Liars Biography
A change in the physical and emotional landscape can have a powerful effect on creative minds. For Liars, the experience has proved extremely fruitful, expanding their audio-visual ambitions enormously on their magnificent third album.
Drum's Not Dead was partly inspired by the band’s relocation from New York to Berlin. It finds Angus Andrew, Aaron Hemphill and Julian Gross taking another seismic step forward, switching continents and seizing new musical territory. It's also their finest and fullest album to date, shredding all past reference points. The Atlantic Ocean certainly puts clear blue water between Liars and previous NYC scene labels.

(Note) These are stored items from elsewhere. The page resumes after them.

`src/rtl/bcd_countdown_core.sv`:
```
// N-digit BCD countdown timer core: preset, run/pause, per-digit edit,
// optional auto-reload. Counts natively in BCD for a 7-segment driver.
//
// Ports:
//   CLK, CLR       clock; asynchronous active-high reset
//   CE             count tick, one BCD decrement per high cycle in RUN
//   START, STOP    run/resume and pause/abort pulses
//   LOAD,LOAD_VAL  capture a BCD value (digits >9 saturate to 9)
//   INC, DEC       +/-1 on digit DIG_SEL while idle, no carry
//   DIG_SEL        digit index for INC/DEC
//   Q              current count, digit 0 in bits [3:0]
//   RUNNING        high in RUN
//   DONE           one-cycle pulse when the count reaches zero
//   EXPIRED        high in EXPIRED
module bcd_countdown_core #(
  parameter int DIGITS = 4,
  parameter bit RELOAD = 1'b0,
  parameter logic [4*DIGITS-1:0] PRESET = '0,
  parameter int SELW = (DIGITS > 1) ? $clog2(DIGITS) : 1
) (
  input  logic                  CLK,
  input  logic                  CLR,
  input  logic                  CE,
  input  logic                  START,
  input  logic                  STOP,
  input  logic                  LOAD,
  input  logic [4*DIGITS-1:0]   LOAD_VAL,
  input  logic                  INC,
  input  logic                  DEC,
  input  logic [SELW-1:0]       DIG_SEL,
  output logic [4*DIGITS-1:0]   Q,
  output logic                  RUNNING,
  output logic                  DONE,
  output logic                  EXPIRED
);

  localparam int W = 4 * DIGITS;
  localparam logic [W-1:0] ONE = {{(W-1){1'b0}}, 1'b1};

  typedef enum logic [1:0] {
    S_IDLE,
    S_RUN,
    S_PAUSE,
    S_EXP
  } state_t;

  state_t       state;
  state_t       state_nx;
  logic [W-1:0] pre;
  logic [W-1:0] pre_nx;
  logic [W-1:0] q_nx;
  logic         done_nx;

  logic         c_load;
  logic         c_stop;
  logic         c_start;
  logic         c_edit;
  logic         c_tick;
  logic         q_zero;
  logic         q_one;
  logic         sel_ok;
  logic         pre_zero;

  function automatic logic [W-1:0] bcd_sat(
    input logic [W-1:0] v
  );
    logic [W-1:0] r;
    r = v;
    for (int i = 0; i < DIGITS; i++) begin
      if (v[4*i +: 4] > 4'd9) begin
        r[4*i +: 4] = 4'd9;
      end
    end
    return r;
  endfunction

  // Ripple borrow: zeros below the first nonzero
  // digit become 9, that digit drops by one.
  function automatic logic [W-1:0] bcd_dec(
    input logic [W-1:0] v
  );
    logic [W-1:0] r;
    logic         b;
    r = v;
    b = 1'b1;
    for (int i = 0; i < DIGITS; i++) begin
      if (b) begin
        if (v[4*i +: 4] == 4'd0) begin
          r[4*i +: 4] = 4'd9;
        end else begin
          r[4*i +: 4] = v[4*i +: 4] - 4'd1;
          b = 1'b0;
        end
      end
    end
    return r;
  endfunction

  // Single-digit wrap, neighbours untouched.
  function automatic logic [W-1:0] bcd_edit(
    input logic [W-1:0]  v,
    input logic          up,
    input logic [SELW-1:0] sel
  );
    logic [W-1:0] r;
    logic [3:0]   d;
    r = v;
    for (int i = 0; i < DIGITS; i++) begin
      if (i == int'(sel)) begin
        d = v[4*i +: 4];
        if (up) begin
          r[4*i +: 4] = (d >= 4'd9) ? 4'd0 : d + 4'd1;
        end else begin
          r[4*i +: 4] = (d == 4'd0) ? 4'd9 : d - 4'd1;
        end
      end
    end
    return r;
  endfunction

  assign q_zero   = (Q == '0);
  assign q_one    = (Q == ONE);
  assign pre_zero = (pre == '0);
  assign sel_ok   = (int'(DIG_SEL) < DIGITS);

  // One-hot command after priority masking;
  // the highest asserted input wins, the rest drop.
  always_comb begin
    c_load  = LOAD;
    c_stop  = STOP & ~LOAD;
    c_start = START & ~STOP & ~LOAD;
    c_edit  = (INC | DEC) & ~START & ~STOP & ~LOAD;
    c_tick  = CE & ~INC & ~DEC & ~START
            & ~STOP & ~LOAD;
  end

  always_comb begin
    state_nx = state;
    q_nx     = Q;
    pre_nx   = pre;
    done_nx  = 1'b0;
    unique case (1'b1)
      c_load: begin
        pre_nx   = bcd_sat(LOAD_VAL);
        q_nx     = bcd_sat(LOAD_VAL);
        state_nx = S_IDLE;
      end
      c_stop: begin
        case (state)
          S_RUN:   state_nx = S_PAUSE;
          S_PAUSE: state_nx = S_IDLE;
          S_EXP: begin
            state_nx = S_IDLE;
            q_nx     = pre;
          end
          default: state_nx = state;
        endcase
      end
      c_start: begin
        case (state)
          S_IDLE: begin
            if (!q_zero) begin
              state_nx = S_RUN;
            end
          end
          S_PAUSE: state_nx = S_RUN;
          S_EXP: begin
            state_nx = S_IDLE;
            q_nx     = pre;
          end
          default: state_nx = state;
        endcase
      end
      c_edit: begin
        if (state == S_IDLE && (INC ^ DEC)
            && sel_ok) begin
          q_nx   = bcd_edit(Q, INC, DIG_SEL);
          pre_nx = bcd_edit(pre, INC, DIG_SEL);
        end
      end
      c_tick: begin
        if (state == S_RUN) begin
          if (q_one) begin
            done_nx = 1'b1;
            if (RELOAD && !pre_zero) begin
              q_nx = pre;
            end else begin
              q_nx     = '0;
              state_nx = S_EXP;
            end
          end else begin
            q_nx = bcd_dec(Q);
          end
        end
      end
      default: begin
        state_nx = state;
      end
    endcase
  end

  always_ff @(posedge CLK or posedge CLR) begin
    if (CLR) begin
      state <= S_IDLE;
      Q     <= PRESET;
      pre   <= PRESET;
      DONE  <= 1'b0;
    end else begin
      state <= state_nx;
      Q     <= q_nx;
      pre   <= pre_nx;
      DONE  <= done_nx;
    end
  end

  assign RUNNING = (state == S_RUN);
  assign EXPIRED = (state == S_EXP);

endmodule

```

Berlin’s bohemian ambience, low-rent living and vibrant music scene proved both inspirational and liberating for the trio, especially after the costly constrictions of New York. Germany’s troubled history and several eye-opening tours of Eastern Europe also became thematic reference points for the album. “It’s the idea of dealing with loss or change,” says Angus, “how do you recover from that, and what that recovery can lead you to.”
The album’s title and several track names refer to two fictional characters: Drum and Mount Heart Attack. For the band they are like Yin and Yang, each a state of being. Drum is assertive and productive, the spirit of creative confidence. With two drum kits integral to many of these percussive, propulsive, highly rhythmic convulsions, Drum came to be acknowledged as a fourth member of the band. Conversely, Mount Heart Attack is the reaction to Drum’s action, the embodiment of stress and self-doubt. Both became key elements in the creative process.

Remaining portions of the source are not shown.